Hello Magnus. Thank you for your reply.

There are indeed 3 messages in the logstash output. Is it normal to have only 3 similar error messages instead of one error message per log parse issue?
From what I see here a json parser failed on the syslog date. The message is one of those that are not displayed anymore so it must be related. All three logs are coming from an Exception that one of our applications throwed.

However, I don't see how this is related to the date behaviour.

08:49:59.891 [[main]>worker8] WARN  logstash.filters.json - Error parsing json {:source=>"json_data", :raw=>"{ \"msg\": \"end of hessian call\", \"call_id\": \"243\", \"time_ms\": \"0\" }\nJun 14 10:49:57 test1 testsystem-ct-1-candidate[1618]: [2017-06-14 10:49:57.035] INFO  pool-17-thread-1             be.private.loaderservlet.imagecapture.PhatomJsService         #011Returning file of size 4037", :exception=>#<LogStash::Json::ParserError: Unrecognized token 'Jun': was expecting ('true', 'false' or 'null')
 at [Source: [B@49412eba; line: 2, column: 5]>}

Can I verify something else? Or put on a more verbose logging specific for the date filter?

hello @magnusbaeck

I've managed to find some additional information. It appears to be unrelated to the date filter. When you look at the debug output below, the timestamp of my application is correctly applied to the @timestamp field.

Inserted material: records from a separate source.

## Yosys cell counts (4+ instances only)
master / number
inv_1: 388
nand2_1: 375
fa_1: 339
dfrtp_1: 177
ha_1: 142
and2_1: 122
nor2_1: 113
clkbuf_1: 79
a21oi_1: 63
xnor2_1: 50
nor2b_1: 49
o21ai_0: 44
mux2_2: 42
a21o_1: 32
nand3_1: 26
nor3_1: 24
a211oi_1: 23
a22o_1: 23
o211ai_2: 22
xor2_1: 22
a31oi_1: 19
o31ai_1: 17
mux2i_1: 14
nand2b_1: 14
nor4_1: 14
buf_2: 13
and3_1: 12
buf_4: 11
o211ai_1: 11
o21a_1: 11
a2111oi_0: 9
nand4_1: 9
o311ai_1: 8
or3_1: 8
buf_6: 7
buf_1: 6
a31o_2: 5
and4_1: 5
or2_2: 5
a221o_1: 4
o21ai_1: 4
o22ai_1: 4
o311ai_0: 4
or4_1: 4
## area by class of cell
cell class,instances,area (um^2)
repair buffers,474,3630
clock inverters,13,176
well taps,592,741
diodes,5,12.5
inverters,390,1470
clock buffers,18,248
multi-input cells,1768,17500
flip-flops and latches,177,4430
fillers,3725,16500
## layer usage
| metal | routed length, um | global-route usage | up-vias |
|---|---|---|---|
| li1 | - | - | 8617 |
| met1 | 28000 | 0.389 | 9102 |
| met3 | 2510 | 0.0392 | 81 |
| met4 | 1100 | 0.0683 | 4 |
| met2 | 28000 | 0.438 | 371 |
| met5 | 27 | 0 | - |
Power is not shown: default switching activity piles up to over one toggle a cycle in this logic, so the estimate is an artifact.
## config.mk

```make
export PLATFORM = sky130hd
export DESIGN_NAME = ramp_attenuator
export DESIGN_NICKNAME = d
export VERILOG_FILES = /design/src/rtl/ramp_att_pkg.sv /design/src/rtl/tgt_clamp.sv /design/src/rtl/gain_ramp_fsm.sv /design/src/rtl/sample_scaler.sv /design/src/rtl/ramp_attenuator.sv
export SDC_FILE = /design/constraint.sdc
export NUM_CORES = 1
export LEC_CHECK = 0
export CAP_MARGIN = 15
export CORE_AREA = 3 3 204 206
export CTS_CLUSTER_DIAMETER = 150
export DETAILED_ROUTE_END_ITERATION = 16
export DIE_AREA = 0 0 207 209
export HOLD_SLACK_MARGIN = 0.03
export SYNTH_ARGS = -nofsm -noshare
export SYNTH_HDL_FRONTEND = slang
export SYNTH_HIERARCHICAL = 1
export SYNTH_SLANG_ARGS = --single-unit
```

## constraint.sdc

```tcl
create_clock -name clk -period 9.4 [get_ports clk]
set_input_delay 2.35 -clock clk [delete_from_list [all_inputs] [get_ports clk]]
set_output_delay 2.35 -clock clk [all_outputs]
set_load 0.1 [all_outputs]
```

## src/rtl/ramp_att_pkg.sv

```systemverilog
package ramp_att_pkg;

    // Direction of the gain controller relative to its target
    typedef enum logic [1:0] {
        ST_HOLD = 2'd0,
        ST_RISE = 2'd1,
        ST_FALL = 2'd2
    } ramp_state_e;

endpackage

```

## src/rtl/tgt_clamp.sv

```systemverilog
module tgt_clamp #(
    parameter int GAIN_W = 11
) (
    input  logic [GAIN_W-1:0] raw_i,
    output logic [GAIN_W-1:0] lim_o
);
    localparam logic [GAIN_W-1:0] UNITY = GAIN_W'(1) << (GAIN_W - 1);

    always_comb begin
        lim_o = (raw_i > UNITY) ? UNITY : raw_i;
    end

    // a stored target can never be above unity
    always_comb begin
        assert_clamp_range_R2: assert (lim_o <= UNITY);
    end
endmodule

```

## src/rtl/gain_ramp_fsm.sv

```systemverilog
module gain_ramp_fsm
    import ramp_att_pkg::*;
#(
    parameter int GAIN_W = 11
) (
    input  logic              clk,
    input  logic              rst_n,
    input  logic              frame_stb,
    input  logic              tgt_we,
    input  logic [GAIN_W-1:0] tgt_lim,
    output logic [GAIN_W-1:0] gain_o
);
    localparam logic [GAIN_W-1:0] UNITY = GAIN_W'(1) << (GAIN_W - 1);

    ramp_state_e       state_q, state_d;
    logic [GAIN_W-1:0] gain_q, gain_d;
    logic [GAIN_W-1:0] tgt_q, tgt_d;

    // Next gain, next target and next state
    always_comb begin
        gain_d = gain_q;
        if (frame_stb) begin
            unique case (state_q)
                ST_RISE: gain_d = gain_q + 1'b1;
                ST_FALL: gain_d = gain_q - 1'b1;
                ST_HOLD: gain_d = gain_q;
                default: gain_d = gain_q;
            endcase
        end
        // a write lands after this edge's step
        tgt_d = tgt_we ? tgt_lim : tgt_q;
        if (gain_d < tgt_d) begin
            state_d = ST_RISE;       // go_up / turn_up
        end else if (gain_d > tgt_d) begin
            state_d = ST_FALL;       // go_down / turn_down
        end else begin
            state_d = ST_HOLD;       // arrive
        end
    end

    // State register
    always_ff @(posedge clk) begin
        if (!rst_n) begin
            state_q <= ST_HOLD;
            gain_q  <= '0;
            tgt_q   <= '0;
        end else begin
            state_q <= state_d;
            gain_q  <= gain_d;
            tgt_q   <= tgt_d;
        end
    end

    // Outputs
    always_comb begin
        gain_o = gain_q;
    end

    // exactly one code of movement per strobe, none without
    assert_step_one_R3: assert property (@(posedge clk) disable iff (!rst_n)
        frame_stb |=> (gain_q == $past(gain_q) + 1'b1) ||
                      (gain_q == $past(gain_q) - 1'b1) ||
                      (gain_q == $past(gain_q)));
    assert_no_strobe_still_R3: assert property (@(posedge clk) disable iff (!rst_n)
        !frame_stb |=> $stable(gain_q));
    // parked at target stays parked when target is not rewritten
    assert_hold_parked_R4: assert property (@(posedge clk) disable iff (!rst_n)
        (frame_stb && !tgt_we && gain_q == tgt_q) |=> $stable(gain_q));
    // below target, a strobe always moves the gain up
    assert_rise_moves_R5: assert property (@(posedge clk) disable iff (!rst_n)
        (frame_stb && gain_q < tgt_q) |=> gain_q == $past(gain_q) + 1'b1);
    // above target, a strobe always moves the gain down
    assert_fall_moves_R6: assert property (@(posedge clk) disable iff (!rst_n)
        (frame_stb && gain_q > tgt_q) |=> gain_q == $past(gain_q) - 1'b1);
    // gain never beyond unity
    assert_gain_range_R2: assert property (@(posedge clk) disable iff (!rst_n)
        gain_q <= UNITY);
endmodule

```

## src/rtl/sample_scaler.sv

```systemverilog
module sample_scaler #(
    parameter int SAMPLE_W = 16,
    parameter int GAIN_W   = 11
) (
    input  logic                       clk,
    input  logic                       rst_n,
    input  logic                       load,
    input  logic signed [SAMPLE_W-1:0] sample_i,
    input  logic        [GAIN_W-1:0]   gain_i,
    output logic signed [SAMPLE_W-1:0] sample_o
);
    localparam int PW    = SAMPLE_W + GAIN_W + 1;
    localparam int SHIFT = GAIN_W - 1;
    localparam logic signed [PW-1:0] SAT_HI =
        {{(PW - SAMPLE_W + 1){1'b0}}, {(SAMPLE_W - 1){1'b1}}};
    localparam logic signed [PW-1:0] SAT_LO = -SAT_HI;
    localparam logic signed [SAMPLE_W-1:0] MOST_NEG =
        {1'b1, {(SAMPLE_W - 1){1'b0}}};

    logic signed [PW-1:0]       s_ext, g_ext, prod, shifted, sat;
    logic signed [SAMPLE_W-1:0] out_q;

    always_comb begin
        s_ext   = {{(GAIN_W + 1){sample_i[SAMPLE_W-1]}}, sample_i};
        g_ext   = {{(SAMPLE_W + 1){1'b0}}, gain_i};
        prod    = s_ext * g_ext;
        shifted = prod >>> SHIFT;
        if (shifted > SAT_HI) begin
            sat = SAT_HI;
        end else if (shifted < SAT_LO) begin
            sat = SAT_LO;
        end else begin
            sat = shifted;
        end
    end

    always_ff @(posedge clk) begin
        if (!rst_n) begin
            out_q <= '0;
        end else if (load) begin
            out_q <= sat[SAMPLE_W-1:0];
        end
    end

    assign sample_o = out_q;

    // the asymmetric rail value is never produced
    assert_sym_sat_R8: assert property (@(posedge clk) disable iff (!rst_n)
        out_q != MOST_NEG);
    // outputs hold between strobes
    assert_out_hold_R7: assert property (@(posedge clk) disable iff (!rst_n)
        !load |=> $stable(out_q));
    // zero gain always silences
    assert_mute_zero_R7: assert property (@(posedge clk) disable iff (!rst_n)
        (load && gain_i == '0) |=> out_q == '0);
endmodule

```

## src/rtl/ramp_attenuator.sv

```systemverilog
module ramp_attenuator #(
    parameter int SAMPLE_W = 16,
    parameter int GAIN_W   = 11
) (
    input  logic                       clk,
    input  logic                       rst_n,
    input  logic                       frame_stb,
    input  logic signed [SAMPLE_W-1:0] in_l,
    input  logic signed [SAMPLE_W-1:0] in_r,
    input  logic                       tgt_we,
    input  logic        [GAIN_W-1:0]   tgt_val,
    output logic signed [SAMPLE_W-1:0] out_l,
    output logic signed [SAMPLE_W-1:0] out_r,
    output logic        [GAIN_W-1:0]   gain_now
);
    localparam int NUM_CH = 2;

    logic [GAIN_W-1:0]          tgt_lim;
    logic [GAIN_W-1:0]          gain_cur;
    logic signed [SAMPLE_W-1:0] ch_in  [NUM_CH];
    logic signed [SAMPLE_W-1:0] ch_out [NUM_CH];

    tgt_clamp #(.GAIN_W(GAIN_W)) u_clamp (
        .raw_i (tgt_val),
        .lim_o (tgt_lim)
    );

    gain_ramp_fsm #(.GAIN_W(GAIN_W)) u_fsm (
        .clk       (clk),
        .rst_n     (rst_n),
        .frame_stb (frame_stb),
        .tgt_we    (tgt_we),
        .tgt_lim   (tgt_lim),
        .gain_o    (gain_cur)
    );

    assign ch_in[0] = in_l;
    assign ch_in[1] = in_r;

    for (genvar c = 0; c < NUM_CH; c++) begin : g_ch
        sample_scaler #(.SAMPLE_W(SAMPLE_W), .GAIN_W(GAIN_W)) u_scale (
            .clk      (clk),
            .rst_n    (rst_n),
            .load     (frame_stb),
            .sample_i (ch_in[c]),
            .gain_i   (gain_cur),
            .sample_o (ch_out[c])
        );
    end

    assign out_l    = ch_out[0];
    assign out_r    = ch_out[1];
    assign gain_now = gain_cur;
endmodule

```

==> impl_metrics.py, run 1 <==
metrics = {
    "status": {
        "status": "completed",
    },
    "critical_path": {
        "cp.required_ns": 9.56,
        "r2r_cells": 21,
        "slowest_stage": "clkdlybuf4s50_1",
        "critPathMaxStageDelay_ns": 0.81,
        "critPathKind": "primary input to flop",
        "end_kind": "flop",
        "crit_path_start": "in_r[7]",
        "r2r_slack_ns": 2.23,
        "reg2reg_to": "g_ch[1].u_scale/sample_o[0]$_SDFFE_PN0P_",
        "worstSetupStartpointType": "primary input",
        "path_cells": "clkdlybuf4s50_1 > nand2_1 > fa_1 > inv_1 > fa_1 > fa_1 > fa_1 > inv_1 > fa_1 > inv_1 > ha_1 > a21oi_1 > o21ai_1 > or3_4 > a211oi_4 > o41ai_2 > o2111a_1 > a211oi_2 > a311oi_1 > nor2_2 > a41oi_2",
        "cp.arrival_ns": 8.83,
        "path_buf_inv": 4,
        "r2r-start": "u_fsm/gain_o[3]$_SDFF_PN0_",
        "path_max_fanout": 15,
        "cp_common_cell": "fa_1",
        "critPathTopFamily": "adder cells",
    },
    "power_and_ir_drop": {
        "power.density_nw_per_um2": 198.8,
        "clkPwrFrac": 0.066,
        "power_mw": 3.598,
        "power_switching_share": 0.5929,
        "peakVddDrop_mv": 0.1225,
        "pwr-share-comb": 0.831,
        "p_int_mw": 1.465,
        "p_leak_nw": 9.036,
        "power.switching_mw": 2.133,
        "seq_power_share": 0.103,
    },
    "clocking": {
        "root_buffer": "clkbuf_16",
        "cts_resized": 0,
        "cts_tree": "done",
        "hold_buffers": 0,
        "cts_buffer_depth": 2,
        "htreeDepth": 2,
        "clk_latency_ns": 0.31,
        "cts.clk_slew.worst_paths_ns": 0.08,
        "cts_made_buffers": 5,
        "cts_sinks": 56,
        "post_cts.repair.setup_buffers": 0,
    },
    "sta": {
        "setup_viol": 0,
        "finalSetupTns_ns": 0,
        "hold_viol_final": 0,
        "hold_slack_ns": 0.4886,
        "period_needed_ns": 8.673,
        "finalMaxSlewViolations": 0,
        "tightest_slew_ns": 1.141,
        "max_slew_margin": 0.2370,
        "rsz0062_at_grt": "false",
        "max_freq_ghz": 0.1153,
        "fin_crit_sh": 0.9226,
        "fin_ws_ns": 0.7273,
        "fin_skew_ns": 0.006220,
    },
    "global_routing": {
        "grt_max_degree": 46,
        "antenna_found_initial": 2,
        "track_usage": 0.1991,
        "use_met3": 0.02102,
        "grt_pass1_vias": 14120,
        "use_met1": 0.2682,
        "grt_pass1_wl_mm": 71.01,
        "gr-total-overflow": 0,
        "global_route.usage.met2": 0.3433,
        "busiest_layer": "met2",
    },
    "synth": {
        "syn_avg_cell_area_um2": 8.430,
        "synthCells": 1977,
        "yosys_register_bits": 56,
        "async_flop_share": 0,
        "synth_most_common_cell": "inv_1",
        "syn_nets": 2474,
        "synth-main-ff-cell": "dfxtp_1",
        "yosysWarnings": 6,
        "yosysTopAreaCell": "fa_1",
        "synthTopCellsByArea": "fa_1, inv_1, ha_1",
        "ys_types": 90,
        "synth_edf_count": 0,
        "syn_area_um2": 16670,
        "yosysTopAreaCellShare": 0.3844,
        "yosysSeqAreaShare": 0.06727,
        "yosys-top-cells-count": "inv_1, fa_1, nand2_1",
    },
    "final_layout": {
        "final_util": 0.4546,
        "instances_no_fill": 2526,
        "fin_nets": 2496,
        "fin_area_um2": 18100,
        "area_growth_pct": 8.619,
        "nFillCells": 3988,
        "multi_input_comb_area_um2": 13430,
        "final-seq-area_um2": 1124,
        "layout-drive-gt1-share": 0.04050,
    },
    "placed_design": {
        "placed_area_um2": 17920,
        "post-place-ws_ns": 0.4143,
        "place_hpwl_mm": 32.96,
        "io_buffers": 89,
        "place_congestion": 0.8840,
        "placed_cells": 2517,
    },
    "detailed_routing": {
        "wl_per_cell_um": 16.40,
        "drt-total-wl_mm": 41.41,
        "detail-route-antenna-nets": 0,
        "drt_iter0_markers": 722,
        "vias": 13040,
        "drt_pre_antenna_iters": 5,
        "vias_per_cell": 5.162,
        "drc": 0,
    },
    "run": {
        "cap_violations": 0,
    },
    "min_path": {
        "hold_class": "flop to flop",
        "min_delay_path_depth": 2,
        "min_from": "g_ch[1].u_scale/sample_o[15]$_SDFFE_PN0P_",
        "holdPathEnd": "g_ch[1].u_scale/sample_o[15]$_SDFFE_PN0P_",
    },
    "floorplanning": {
        "die_area_um2": 43260,
        "num_rows": 73,
        "ios": 90,
        "dieWidth_um": 207,
        "start_util": 0.4185,
        "core_um2": 39820,
        "die_y_um": 209,
    },
}
[metal layers]
layer	share of wire	vias to the layer above	wire (um)
li1	-	6099	-
met1	0.45	6581	18660
met2	0.48	303	20080
met3	0.039	53	1627
met4	0.025	2	1035
met5	0.00036	-	15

11:47:10.213 [[main]>worker3] DEBUG logstash.pipeline - output received {"event"=>{"offset"=>33824306, "input_type"=>"log", "pid"=>"1618", "source"=>"/var/log/syslog", "program"=>"testsystem-ts-2-candidate", "message"=>"Jun 14 13:47:05 test1 testsystem-ts-2-candidate[1618]: [2017-06-14 13:47:05.458] INFO  Timer-0                      be.private.consulservice.impl.ConsulServiceImpl               Sending service state PASS for service tsfzkc_63_4886", "type"=>"syslog", "syslog_message"=>"[2017-06-14 13:47:05.458] INFO  Timer-0                      be.private.consulservice.impl.ConsulServiceImpl               Sending service state PASS for service tsfzkc_63_4886", "tags"=>["beats_input_codec_plain_applied"], "@timestamp"=>2017-06-14T13:47:05.458Z, "syslog_hostname"=>"test1", "syslog_timestamp"=>"Jun 14 13:47:05", "@version"=>"1", "beat"=>{"hostname"=>"test1filebeat_kibana", "name"=>"test1filebeat_kibana", "version"=>"5.4.1"}, "host"=>"test1filebeat_kibana", "virgo_timestamp"=>"2017-06-14 13:47:05.458"}} 

The question remains then why these messages are not shown in Kibana.
I've sent all logstash output to stdout as per your suggestion in another thread and the lines are there, with the correctly updated timestamp.

So this moves the issue out of the logstash camp and into elasticsearch or Kibana.

I went into the Kibana dev tools and checked the elasticsearch raw output.
One of the messages that had the date filter seems to have been saved like this.

"@timestamp": "2017-06-14T00:01:22.570Z",
          "syslog_hostname": "test1",
          "syslog_timestamp": "Jun 14 02:01:21",

In other words, the syslog timestamp is ok. Logstash it's stdoutput seems ok too. But elasticsearch saved it with a different time?

Hello @magnusbaeck

I just wanted to let you know that you were correct.
The elasticsearch indice changed today since we have one per day and it works now. So it was indeed a mapping issue conflict.

Thank you for you help.

Best regards,
Evert

This topic was automatically closed 28 days after the last reply. New replies are no longer allowed.